The vice chairman of the Senate Intelligence Committee accused Russian President Vladimir Putin Thursday of ordering a "deliberate campaign carefully constructed to undermine" last year's presidential election.

Sen. Mark Warner, D-Va., made the charge as the Senate panel held a rare public hearing about Russia's meddling in the 2016 presidential campaign. In his opening statement, Committee Chairman Sen. Richard Burr, R-N.C., avoided any mention of last year's presidential campaign, but said efforts by Russia to "discredit the United States and weaken the West are not new."

But the biggest revelation in Thursday's hearing was the disclosure of two new high-profile targets of Russian cyber efforts: House Speaker Paul Ryan and Sen. Marco Rubio, R-Fla. Rubio said that his presidential campaign was targeted last July, and he said, within the last 24 hours a second attempt was made against former members of his campaign staff. Rubio said both attacks were traced to a Russian IP address, and that neither attack was successful.

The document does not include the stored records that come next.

This is an optimization exercise on Yosys and OpenROAD, whose aim is small area, a short achievable clock period and few clock cycles, not a production implementation. In this exercise RTL edits were held to simulation tests only and were not proved equivalent to the original. Power and IR drop assume default switching activity.

==> design/flow/design.v <==
module ss_voice #(
    parameter RATE = 48000
) (
    input  wire        clk,
    input  wire        clear,       
    input  wire        load_cfg,    
    input  wire [15:0] cfg_attack_ms,
    input  wire [15:0] cfg_decay_ms,
    input  wire [15:0] cfg_release_ms,
    input  wire [15:0] cfg_sustain,
    input  wire        op_set_freq,
    input  wire        op_set_vol,
    input  wire        op_stop,
    input  wire        op_advance,
    input  wire [15:0] arg,
    output wire [15:0] vol,         
    output wire [15:0] sample,      
    output wire        busy
);
    localparam HALF = RATE / 2;
    localparam SPMS = RATE / 1000;
    localparam [2:0] T_STOP    = 3'd0,
                     T_ATTACK  = 3'd1,
                     T_DECAY   = 3'd2,
                     T_SUSTAIN = 3'd3,
                     T_RELEASE = 3'd4;
    reg [15:0] osc_freq;
    reg [15:0] osc_vol;
    reg [15:0] osc_phase;
    reg [15:0] peak_vol;
    reg [15:0] sustain_vol;
    reg [2:0]  tag;
    reg [15:0] from_vol;
    reg [21:0] ticks_rem;
    reg [21:0] attack_ticks;
    reg [21:0] decay_ticks;
    reg [21:0] release_ticks;
    reg [14:0] sustain_num;
    reg        md_busy;
    reg [5:0]  md_cnt;
    reg [31:0] md_q;         
    reg [16:0] md_rem;
    reg [15:0] md_div;
    reg        md_neg;
    reg [15:0] md_base;
    reg        md_to_sustain;
    assign vol  = osc_vol;
    assign busy = md_busy;
    assign sample = (osc_freq == 16'd0)  ? 16'd0 :
                    (osc_phase < HALF)   ? osc_vol : (16'd0 - osc_vol);
    wire [16:0] ph_sum = {1'b0, osc_phase} + {1'b0, osc_freq};
    reg  [16:0] ph_next;
    always @(*) begin
        if (ph_sum >= 2 * RATE)
            ph_next = ph_sum - 2 * RATE;
        else if (ph_sum >= RATE)
            ph_next = ph_sum - RATE;
        else
            ph_next = ph_sum;
    end
    reg [21:0] ramp_total;
    reg [15:0] ramp_from;
    reg [15:0] ramp_to;
    always @(*) begin
        case (tag)
            T_ATTACK: begin
                ramp_total = attack_ticks;
                ramp_from  = from_vol;
                ramp_to    = peak_vol;
            end
            T_DECAY: begin
                ramp_total = decay_ticks;
                ramp_from  = peak_vol;
                ramp_to    = sustain_vol;
            end
            default: begin  
                ramp_total = release_ticks;
                ramp_from  = from_vol;
                ramp_to    = 16'd0;
            end
        endcase
    end
    wire is_ramp = (tag == T_ATTACK) || (tag == T_DECAY) || (tag == T_RELEASE);
    wire [21:0] elapsed = ramp_total - ticks_rem;
    reg  [2:0]  shamt;
    always @(*) begin
        if (ramp_total[21])      shamt = 3'd6;
        else if (ramp_total[20]) shamt = 3'd5;
        else if (ramp_total[19]) shamt = 3'd4;
        else if (ramp_total[18]) shamt = 3'd3;
        else if (ramp_total[17]) shamt = 3'd2;
        else if (ramp_total[16]) shamt = 3'd1;
        else                     shamt = 3'd0;
    end
    wire [21:0] e_sh = elapsed >> shamt;
    wire [21:0] t_sh = ramp_total >> shamt;
    wire signed [16:0] ramp_d   = $signed({1'b0, ramp_to}) - $signed({1'b0, ramp_from});
    wire        [15:0] ramp_mag = ramp_d[16] ? (16'd0 - ramp_d[15:0]) : ramp_d[15:0];
    wire [15:0] clamped_arg = arg[15] ? 16'd0 : arg;
    wire [15:0] mul_a = op_set_vol ? clamped_arg : ramp_mag;
    wire [15:0] mul_b = op_set_vol ? {1'b0, sustain_num} : e_sh[15:0];
    wire [31:0] mul_p = mul_a * mul_b;
    wire [16:0] md_shift = {md_rem[15:0], md_q[31]};
    wire        md_ge    = md_shift >= {1'b0, md_div};
    wire [15:0] md_qfin  = {md_q[14:0], md_ge};    
    wire [15:0] md_res   = md_neg ? (md_base - md_qfin) : (md_base + md_qfin);
    wire start = !md_busy;
    always @(posedge clk) begin
        if (clear) begin
            osc_freq    <= 16'd0;
            osc_vol     <= 16'd0;
            osc_phase   <= 16'd0;
            peak_vol    <= 16'd0;
            sustain_vol <= 16'd0;
            tag         <= T_STOP;
            from_vol    <= 16'd0;
            ticks_rem   <= 22'd0;
            md_busy     <= 1'b0;
            md_cnt      <= 6'd0;
            if (load_cfg) begin
                attack_ticks  <= cfg_attack_ms  * SPMS;
                decay_ticks   <= cfg_decay_ms   * SPMS;
                release_ticks <= cfg_release_ms * SPMS;
                sustain_num   <= cfg_sustain[15] ? 15'd0 : cfg_sustain[14:0];
            end
        end else if (md_busy) begin
            md_rem <= md_ge ? (md_shift - {1'b0, md_div}) : md_shift;
            md_q   <= {md_q[30:0], md_ge};
            md_cnt <= md_cnt + 6'd1;
            if (md_cnt == 6'd31) begin
                md_busy <= 1'b0;
                if (md_to_sustain)
                    sustain_vol <= md_qfin;
                else
                    osc_vol <= md_res;
            end
        end else if (start) begin
            if (op_set_freq) begin
                from_vol  <= osc_vol;
                ticks_rem <= attack_ticks;
                tag       <= T_ATTACK;
                osc_freq  <= arg;
            end else if (op_set_vol) begin
                peak_vol      <= clamped_arg;
                md_q          <= mul_p;
                md_rem        <= 17'd0;
                md_div        <= 16'd32767;
                md_neg        <= 1'b0;
                md_base       <= 16'd0;
                md_to_sustain <= 1'b1;
                md_cnt        <= 6'd0;
                md_busy       <= 1'b1;
            end else if (op_stop) begin
                from_vol  <= osc_vol;
                ticks_rem <= release_ticks;
                tag       <= T_RELEASE;
            end else if (op_advance) begin
                if (is_ramp) begin
                    if (ramp_total == 22'd0) begin
                        osc_vol <= ramp_to;
                    end else begin
                        md_q          <= mul_p;
                        md_rem        <= 17'd0;
                        md_div        <= t_sh[15:0];
                        md_neg        <= ramp_d[16];
                        md_base       <= ramp_from;
                        md_to_sustain <= 1'b0;
                        md_cnt        <= 6'd0;
                        md_busy       <= 1'b1;
                    end
                    if (ticks_rem == 22'd0) begin
                        case (tag)
                            T_ATTACK: begin
                                tag       <= T_DECAY;
                                ticks_rem <= decay_ticks;
                            end
                            T_DECAY: tag <= T_SUSTAIN;
                            default: begin
                                tag      <= T_STOP;
                                osc_freq <= 16'd0;
                            end
                        endcase
                    end else begin
                        ticks_rem <= ticks_rem - 22'd1;
                    end
                end
                if (!(tag == T_RELEASE && ticks_rem == 22'd0))
                    osc_phase <= ph_next[15:0];
            end
        end
    end
endmodule
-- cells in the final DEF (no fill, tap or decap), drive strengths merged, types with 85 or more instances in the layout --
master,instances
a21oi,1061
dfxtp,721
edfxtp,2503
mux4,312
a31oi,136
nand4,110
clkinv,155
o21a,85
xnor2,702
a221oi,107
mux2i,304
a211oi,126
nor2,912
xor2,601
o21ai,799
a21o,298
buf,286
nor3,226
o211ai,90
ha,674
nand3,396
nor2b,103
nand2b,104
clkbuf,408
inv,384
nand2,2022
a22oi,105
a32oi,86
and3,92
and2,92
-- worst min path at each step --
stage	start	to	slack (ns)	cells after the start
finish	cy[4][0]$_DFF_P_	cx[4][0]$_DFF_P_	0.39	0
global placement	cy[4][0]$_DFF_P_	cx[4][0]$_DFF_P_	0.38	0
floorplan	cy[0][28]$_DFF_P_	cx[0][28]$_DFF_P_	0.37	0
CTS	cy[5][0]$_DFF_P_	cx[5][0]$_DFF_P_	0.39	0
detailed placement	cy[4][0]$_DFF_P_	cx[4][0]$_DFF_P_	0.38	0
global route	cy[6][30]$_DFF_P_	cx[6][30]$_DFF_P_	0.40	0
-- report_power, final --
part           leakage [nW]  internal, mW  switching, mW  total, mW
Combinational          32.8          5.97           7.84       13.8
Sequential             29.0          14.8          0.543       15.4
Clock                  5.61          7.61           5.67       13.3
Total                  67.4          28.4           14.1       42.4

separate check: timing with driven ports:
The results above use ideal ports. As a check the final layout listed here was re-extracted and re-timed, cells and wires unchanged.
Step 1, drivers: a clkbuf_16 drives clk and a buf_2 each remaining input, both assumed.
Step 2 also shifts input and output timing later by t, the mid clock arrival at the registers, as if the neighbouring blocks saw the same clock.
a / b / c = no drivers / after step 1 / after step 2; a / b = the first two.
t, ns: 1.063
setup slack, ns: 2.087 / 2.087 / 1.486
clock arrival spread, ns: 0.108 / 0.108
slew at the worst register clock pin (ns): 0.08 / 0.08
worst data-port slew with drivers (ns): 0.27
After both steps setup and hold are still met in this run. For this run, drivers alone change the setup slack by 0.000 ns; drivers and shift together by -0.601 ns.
Context: an optimization exercise on an open-source flow, tuned for small area, a short achievable clock period and few clock cycles. The choices shown serve that exercise and are no tape-out recipe. RTL that was checked went through simulation tests only; none was proved equivalent to the original. Power is estimated from default activity; no workload was simulated.

west:
==> flow/design.v <==
module spse_enc4 (
    input  wire         clk,
    input  wire         rst_n,
    input  wire [3:0]   mv_valid,
    output wire [3:0]   mv_ready,
    input  wire [127:0] mv_steps,
    input  wire [3:0]   smp_valid,
    output wire [3:0]   smp_ready,
    input  wire [127:0] smp_ticks,
    output wire [3:0]   desc_valid,
    input  wire [3:0]   desc_ready,
    output wire [127:0] desc_data
);
    genvar g;
    generate
        for (g = 0; g < 4; g = g + 1) begin : g_unit
            spse_unit u (
                .clk(clk), .rst_n(rst_n),
                .mv_valid(mv_valid[g]), .mv_ready(mv_ready[g]),
                .mv_steps(mv_steps[g*32 +: 32]),
                .smp_valid(smp_valid[g]), .smp_ready(smp_ready[g]),
                .smp_ticks(smp_ticks[g*32 +: 32]),
                .desc_valid(desc_valid[g]), .desc_ready(desc_ready[g]),
                .desc_data(desc_data[g*32 +: 32])
            );
        end
    endgenerate
endmodule
Background: an optimization exercise with open tools, aiming at small area. Do not read the settings as production practice.
RTL that was checked went through simulation tests only; none was proved equivalent to the original.
No functional check of the RTL was part of runs 1, 2 and 4.
Power is estimated from default activity; no workload was simulated.

## design/flow/run.sh

```bash
#!/bin/bash
# synth_recipe.tcl (not shown) runs the flow's synth.tcl, then flattens the netlist and writes it again
# the make line also repeats each setting of config.mk as NAME=value (left out here)
make -C /OpenROAD-flow-scripts/flow DESIGN_CONFIG=/design/flow/config.mk WORK_HOME=/design/flow/orfs CLKGATE_MAP_FILE= SYNTH_SCRIPT=/design/flow/synth_recipe.tcl finish
```

## design/flow/config.mk

```make
export PLATFORM = sky130hd
export DESIGN_NAME = apex_core
export DESIGN_NICKNAME = apex_core
export VERILOG_FILES = /design/flow/design.v
export SDC_FILE = /design/flow/constraint.sdc
export NUM_CORES = 4
export LEC_CHECK = 0
export ABC_AREA = 1
export CAP_MARGIN = 20
export CORE_MARGIN = 2
export CORE_UTILIZATION = 65
export PLACE_DENSITY = 0.75
export SLEW_MARGIN = 20
```

## design/flow/constraint.sdc

```tcl
create_clock -name core_clock -period 10.0 [get_ports {clk}]
set_input_delay 2.0000 -clock core_clock [delete_from_list [all_inputs] [get_ports {clk}]]
set_output_delay 2.0000 -clock core_clock [all_outputs]
set_load 0.01 [all_outputs]
```
Background: an optimization exercise with open tools, aiming at small area and a short achievable clock period. Do not read the settings as production practice.
In this exercise RTL edits were held to simulation tests only and were not proved equivalent to the original.
Power figures rest on the tool's default switching activity, not on a simulated workload.

$ cat flow/design.v
module rbc_ring_calc (
    input  wire        clk,
    input  wire        rst,
    input  wire        in_valid,
    output wire        in_ready,
    input  wire [31:0] in_cmd,        
    input  wire [31:0] in_arg0,       
    input  wire [31:0] in_arg1,       
    input  wire [31:0] in_arg2,       
    input  wire        in_bound,      
    input  wire        in_grant,      
    input  wire        in_role,       
    input  wire [3:0]  in_kind,       
    input  wire [31:0] in_slots,      
    input  wire [31:0] in_base,       
    input  wire [31:0] in_grant_wr,   
    input  wire [31:0] in_grant_n,    
    input  wire [31:0] in_rd,
    input  wire [31:0] in_wr,
    output reg         out_valid,
    input  wire        out_ready,
    output wire [3:0]  out_err,       
    output wire [31:0] out_info,      
    output wire [31:0] out_res0,      
    output wire [31:0] out_res1,
    output wire [31:0] out_res2,
    output wire [31:0] out_first,     
    output wire [31:0] out_second,    
    output wire [31:0] out_addr0,
    output wire [31:0] out_addr1,
    output wire [31:0] out_addr2,
    output wire        out_store,     
    output wire [31:0] out_store_val  
);
    localparam [3:0] E_NONE          = 4'd0;
    localparam [3:0] E_ILLEGAL_CMD   = 4'd1;
    localparam [3:0] E_NOT_BOUND     = 4'd2;
    localparam [3:0] E_ROLE          = 4'd3;
    localparam [3:0] E_ALIGN         = 4'd5;
    localparam [3:0] E_BUS           = 4'd6;
    localparam [3:0] E_TYPE_MISMATCH = 4'd7;
    localparam [3:0] E_SIZE_OVERFLOW = 4'd9;
    localparam [3:0] E_INDEX_RANGE   = 4'd10;
    localparam [3:0] E_GRANT_PENDING = 4'd11;
    localparam [3:0] E_NO_GRANT      = 4'd12;
    localparam [3:0] E_COMMIT_RANGE  = 4'd13;
    function [1:0] esize_log2(input [3:0] kind);
        case (kind)
            4'd0, 4'd1, 4'd2:       esize_log2 = 2'd0;
            4'd3, 4'd4:             esize_log2 = 2'd1;
            4'd5, 4'd6, 4'd7:       esize_log2 = 2'd2;
            default:                esize_log2 = 2'd3;
        endcase
    endfunction
    wire [7:0] opc      = in_cmd[31:24];
    wire [3:0] c_kind   = in_cmd[23:20];
    wire [1:0] c_proto  = in_cmd[19:18];
    wire       c_role   = in_cmd[17];
    wire       c_init   = in_cmd[16];
    wire       c_dflt   = in_cmd[16];
    wire op_nop    = (opc == 8'h00);
    wire op_bind   = (opc == 8'h01);
    wire op_size   = (opc == 8'h02);
    wire op_empty  = (opc == 8'h03);
    wire op_full   = (opc == 8'h04);
    wire op_cap    = (opc == 8'h05);
    wire op_avrd   = (opc == 8'h06);
    wire op_avwr   = (opc == 8'h07);
    wire op_push   = (opc == 8'h10);
    wire op_pop    = (opc == 8'h11);
    wire op_acq    = (opc == 8'h12);
    wire op_commit = (opc == 8'h13);
    wire op_query  = op_empty | op_full | op_cap | op_avrd | op_avwr;
    wire op_pp     = op_push | op_pop;
    wire z23 = (in_cmd[23:0] == 24'd0);
    wire z15 = (in_cmd[15:0] == 16'd0);
    wire legal = ((op_nop | op_query | op_pp | op_acq) & z23) |
                 (op_bind & z15 & (c_proto != 2'd3)) |
                 (op_size & (in_cmd[19:0] == 20'd0)) |
                 (op_commit & (in_cmd[23:17] == 7'd0) & z15);
    wire [1:0] re = esize_log2(in_kind);    
    wire [1:0] ce = esize_log2(c_kind);     
    wire [32:0] d1      = {1'b0, in_wr} - {1'b0, in_rd};
    wire        wr_lt   = d1[32];                        
    wire        use_w   = ~(op_empty | op_avrd | op_pop);
    wire [31:0] avail   = (d1[31:0] ^ {32{use_w}}) +
                          ((wr_lt ^ use_w) ? in_slots : 32'd0);
    wire        av_zero = (avail == 32'd0);              
    wire        rd_bad  = (in_rd >= in_slots);
    wire        wr_bad  = (in_wr >= in_slots);
    wire [31:0] req      = op_acq ? in_arg0 : in_arg1;
    wire        req_lt   = (req < avail);
    wire [31:0] commit_c = c_dflt ? in_grant_n : in_arg0;
    wire [31:0] pa  = op_commit ? in_grant_wr : (op_pop ? in_rd : in_wr);
    wire [31:0] pb  = op_commit ? commit_c : req;
    wire [32:0] psum = {1'b0, pa} + {1'b0, pb};
    wire [33:0] tsum = {1'b0, psum} - {2'b0, in_slots};
    wire        t_neg   = tsum[33];
    wire [31:0] mod_req = t_neg ? psum[31:0] : tsum[31:0];
    wire [31:0] sec_req = t_neg ? 32'd0 : tsum[31:0];
    wire [31:0] rd_m1   = in_rd - 32'd1;
    wire [31:0] s_m1    = in_slots - 32'd1;
    wire        rd_zero = (in_rd == 32'd0);
    wire [31:0] adv_av  = op_pop ? in_wr : (rd_zero ? s_m1 : rd_m1);
    wire [31:0] sec_av  = op_pop ? (wr_lt ? in_wr : 32'd0) :
                                   ((~wr_lt & ~rd_zero) ? rd_m1 : 32'd0);
    wire [31:0] xfer_n   = req_lt ? req : avail;
    wire [31:0] xfer_sec = req_lt ? sec_req : sec_av;
    wire [31:0] xfer_adv = req_lt ? mod_req : adv_av;
    wire [31:0] slot_addr = in_base + 32'd8 + (pa << re);
    wire [1:0]  sh   = op_size ? ce : (op_pp ? re : 2'd0);
    wire [31:0] a0   = op_acq ? in_base : (op_size ? 32'd8 : in_arg0);
    wire [31:0] a2   = op_pp ? in_arg2 : (op_acq ? 32'd8 : {31'd0, op_size});
    wire [31:0] ls   = op_size ? in_arg0 : in_arg1;
    wire [35:0] wsum = {4'd0, a0} + ({4'd0, a2} << sh);
    wire [36:0] zsum = {1'd0, wsum} + ({5'd0, ls} << sh);
    wire        z_hi = (zsum[36:32] != 5'd0);
    wire        z_bus = z_hi & ~((zsum[36:32] == 5'd1) & (zsum[31:0] == 32'd0));
    wire        buf_align = (re == 2'd0) ? 1'b0 :
                            (re == 2'd1) ? in_arg0[0] :
                            (re == 2'd2) ? (in_arg0[1:0] != 2'd0) :
                                           (in_arg0[2:0] != 3'd0);
    wire [31:0] bind_body = in_arg1 - 32'd8;
    wire [31:0] bind_s    = bind_body >> ce;
    wire        bind_rem  = (ce == 2'd0) ? 1'b0 :
                            (ce == 2'd1) ? bind_body[0] :
                            (ce == 2'd2) ? (bind_body[1:0] != 2'd0) :
                                           (bind_body[2:0] != 3'd0);
    wire        bind_small = (in_arg1 < ({28'd0, 4'd8} + (32'd1 << ce)));
    wire        bind_ovf  = (in_arg1 > 32'h8000_0008);    
    wire        bind_badk = (c_kind >= 4'd11);
    wire [3:0]  bind_esz  = 4'd1 << ce;
    reg [3:0]  n_err;
    reg [31:0] n_info;
    always @(*) begin
        n_err  = E_NONE;
        n_info = 32'd0;
        if (!legal) begin
            n_err  = E_ILLEGAL_CMD;
            n_info = in_cmd;
        end else if (op_bind) begin
            if (in_grant) begin
                n_err  = E_GRANT_PENDING;
            end else if (bind_badk) begin
                n_err  = E_TYPE_MISMATCH;
                n_info = {28'd0, c_kind};
            end else if (in_arg0[2:0] != 3'd0) begin
                n_err  = E_ALIGN;
                n_info = in_arg0;
            end else if (z_bus) begin
                n_err  = E_BUS;
                n_info = in_arg0;
            end else if (bind_small | bind_rem) begin
                n_err  = E_TYPE_MISMATCH;
                n_info = in_arg1;
            end else if (bind_ovf & (ce == 2'd0)) begin
                n_err  = E_SIZE_OVERFLOW;
                n_info = in_arg1;
            end else if ((c_proto == 2'd1 && c_kind != 4'd7) ||
                         (c_proto == 2'd2 && c_kind != 4'd1)) begin
                n_err  = E_TYPE_MISMATCH;
                n_info = {28'd0, c_kind};
            end
        end else if (op_size) begin
            if (bind_badk) begin
                n_err  = E_TYPE_MISMATCH;
                n_info = {28'd0, c_kind};
            end else if (in_arg0[31] | z_hi) begin
                n_err  = E_SIZE_OVERFLOW;
                n_info = in_arg0;
            end
        end else if (op_nop) begin
        end else if (!in_bound) begin
            n_err  = E_NOT_BOUND;
        end else if (op_query) begin
            if (op_cap) begin
            end else if (rd_bad) begin
                n_err  = E_INDEX_RANGE;
                n_info = in_rd;
            end else if (wr_bad) begin
                n_err  = E_INDEX_RANGE;
                n_info = in_wr;
            end
        end else if (in_role != op_pop) begin
            n_err  = E_ROLE;
            n_info = {31'd0, in_role};
        end else if (op_commit) begin
            if (!in_grant) begin
                n_err  = E_NO_GRANT;
            end else if (!c_dflt && (in_arg0 > in_grant_n)) begin
                n_err  = E_COMMIT_RANGE;
                n_info = in_arg0;
            end
        end else if (!op_pop && in_grant) begin
            n_err  = E_GRANT_PENDING;
        end else if (op_pp && buf_align) begin
            n_err  = E_ALIGN;
            n_info = in_arg0;
        end else if (op_pp && z_bus) begin
            n_err  = E_BUS;
            n_info = in_arg0;
        end else if (rd_bad) begin
            n_err  = E_INDEX_RANGE;
            n_info = in_rd;
        end else if (wr_bad) begin
            n_err  = E_INDEX_RANGE;
            n_info = in_wr;
        end
    end
    wire ok = (n_err == E_NONE);
    reg [31:0] n_x0;      
    reg [31:0] n_x1;      
    reg [31:0] n_x4;      
    reg        n_store;
    always @(*) begin
        n_x0    = 32'd0;
        n_x1    = 32'd0;
        n_x4    = 32'd0;
        n_store = 1'b0;
        if (op_bind) begin
            n_x0    = bind_s - 32'd1;
            n_x1    = {21'd0, c_role, c_proto, bind_esz, c_kind};
            n_x4    = bind_s;
            n_store = c_init;
        end else if (op_size) begin
            n_x0    = zsum[31:0];
        end else if (op_cap) begin
            n_x0    = s_m1;
        end else if (op_empty | op_full) begin
            n_x0    = {31'd0, av_zero};
        end else if (op_avrd | op_avwr) begin
            n_x0    = avail;
        end else if (op_commit) begin
            n_x0    = commit_c;
            n_x4    = mod_req;
            n_store = 1'b1;
        end else if (op_acq) begin
            n_x0    = xfer_n;
            n_x1    = xfer_sec;
            n_x4    = in_wr;
        end else if (op_pp) begin
            n_x0    = xfer_n;
            n_x1    = xfer_sec;
            n_x4    = xfer_adv;
            n_store = ~av_zero;
        end
        if (!ok) begin
            n_x0    = n_info;
            n_store = 1'b0;
        end
    end
    assign in_ready = !out_valid || out_ready;
    reg [3:0]  r_err;
    reg [31:0] x0, x1, x2, x3, x4;
    reg        r_store;
    reg        k_pp;       
    reg        k_acq;      
    reg        k_bind;     
    reg [1:0]  r_e;        
    always @(posedge clk) begin
        if (rst) begin
            out_valid <= 1'b0;
        end else if (in_ready) begin
            out_valid <= in_valid;
        end
    end
    always @(posedge clk) begin
        if (in_ready) begin
            r_err   <= n_err;
            x0      <= n_x0;
            x1      <= n_x1;
            x2      <= slot_addr;
            x3      <= wsum[31:0];
            x4      <= n_x4;
            r_store <= n_store;
            k_pp    <= ok & op_pp;
            k_acq   <= ok & op_acq;
            k_bind  <= ok & op_bind;
            r_e     <= re;
        end
    end
    wire        is_err  = (r_err != E_NONE);
    wire        k_xfer  = k_pp | k_acq;
    wire [31:0] first   = x0 - x1;
    wire [31:0] addr2   = x3 + (first << r_e);
    assign out_err       = r_err;
    assign out_info      = is_err ? x0 : 32'd0;
    assign out_res0      = is_err ? 32'd0 : x0;
    assign out_res1      = (k_bind | k_acq) ? x4 : 32'd0;
    assign out_res2      = k_bind ? {21'd0, x1[10:0]} : 32'd0;
    assign out_first     = k_xfer ? first : 32'd0;
    assign out_second    = k_xfer ? x1 : 32'd0;
    assign out_addr0     = k_xfer ? x2 : 32'd0;
    assign out_addr1     = k_xfer ? x3 : 32'd0;
    assign out_addr2     = k_pp ? addr2 : 32'd0;
    assign out_store     = r_store;
    assign out_store_val = (r_store & ~k_bind) ? x4 : 32'd0;
endmodule
Background: an optimization exercise with open tools, aiming at small area. Do not read the settings as production practice.
Only simulation tests tie the RTL to the original design; equivalence was not proved.
Power figures rest on the tool's default switching activity, not on a simulated workload.

lane 1:
==> flow/design.v (excerpt) <==
module remi16_core (
    input  wire        clk,
    input  wire        rst,           
    input  wire        start,         
    input  wire        mode,          
    output wire        ready,
    output reg         done,
    output wire [1:0]  outcome,       
    output wire [2:0]  fault_code,    
    input  wire [3:0]  dbg_sel,
    output wire [15:0] dbg_rdata,
    input  wire [14:0] prog_n,        
    output wire [13:0] imem_addr,     
    input  wire [31:0] imem_rdata,
    output wire        dmem_req,
    output wire        dmem_we,
    output wire [17:0] dmem_addr,     
    output wire [7:0]  dmem_wdata,
    input  wire        dmem_gnt,
    input  wire [7:0]  dmem_rdata     
);
Size: about 130 I/O pins, roughly 11000 µm² of cells after synthesis.
clock: 6.0 ns
lec_check: 0
abc_area: 1
cap_margin: 20
core_margin: 2
core_utilization: 50
cts_cluster_diameter: 100
cts_cluster_size: 25
gpl_timing_driven: 0
place_density: 0.7
setup_slack_margin: 0.1
slew_margin: 20
standard.sh (not shown) runs the stock make flow with config.mk's settings and CLKGATE_MAP_FILE= SYNTH_SCRIPT=/design/flow/synth_recipe.tcl, a recipe that flattens the netlist after the stock synthesis.
==> flow/flow/run.sh <==
#!/bin/bash
# Own layout flow: the standard synthesis, then the combinational logic
# is re-mapped for area with Yosys/ABC (registers untouched), then the
# standard ORFS steps from floorplan to finish.
set -euo pipefail
R=orfs/results/${FLOW_PLATFORM}/remi16_core/base
LIB=${FLOW_HOME}/platforms/${FLOW_PLATFORM}/lib/sky130_fd_sc_hd__tt_025C_1v80.lib

bash standard.sh synth > run_synth.log 2>&1

cp $R/1_2_yosys.v $R/1_2_yosys_std.v
sed "s#LIBFILE#${LIB}#g" flow/remap.ys > remap_run.ys
yosys -s remap_run.ys > run_remap.log 2>&1
# the netlist changed: rebuild the synthesis database from it
rm -f $R/1_synth.odb $R/1_synth.sdc
touch $R/1_2_yosys.v $R/1_2_yosys.sdc

bash standard.sh BUFFER_PORTS_ARGS="-buffer_cell sky130_fd_sc_hd__buf_1" finish > run_finish.log 2>&1
test -f out/final.def
==> flow/flow/remap.abc <==
strash
&get -n
&dch -f
&nf -R 1000
&put
==> flow/flow/remap.ys <==
# Re-map the combinational logic of the standard synthesis for area.
# The flip-flops (and their instance names) are kept as they are.
read_liberty -ignore_miss_func LIBFILE
read_verilog orfs/results/sky130hd/remi16_core/base/1_2_yosys_std.v
hierarchy -top remi16_core
setattr -mod -set keep_hierarchy 1 sky130_fd_sc_hd__df* sky130_fd_sc_hd__edf* sky130_fd_sc_hd__sdf* sky130_fd_sc_hd__dl*
flatten
opt_clean -purge
opt -full
opt_clean -purge
abc -script flow/remap.abc -liberty LIBFILE -dont_use sky130_fd_sc_hd__lpflow* -dont_use sky130_fd_sc_hd__probe*
opt_clean -purge
hilomap -singleton -hicell sky130_fd_sc_hd__conb_1 HI -locell sky130_fd_sc_hd__conb_1 LO
opt_clean -purge
splitnets
opt_clean -purge
select remi16_core
tee -o remap_stat.txt stat -liberty LIBFILE
write_verilog -noattr -noexpr -nohex -nodec -selected orfs/results/sky130hd/remi16_core/base/1_2_yosys.v
Lane 1 was carried through to the last stage, and its layout satisfied the timing, DRC and antenna checks.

The attack against Ryan was revealed by Clint Watts, a cyber expert at the Foreign Policy Research Institute Program on National Security. Watts testified social media campaigns targeted Ryan "hoping to foment further unrest amongst U.S. democratic institutions." Watts told reporters that other GOP presidential campaigns had also been targeted.

He also said that Russian "gray outlets" or fake accounts tweet at President Trump "at high volumes when they know he is online, pushing conspiracy theories," in hopes he will repeat them.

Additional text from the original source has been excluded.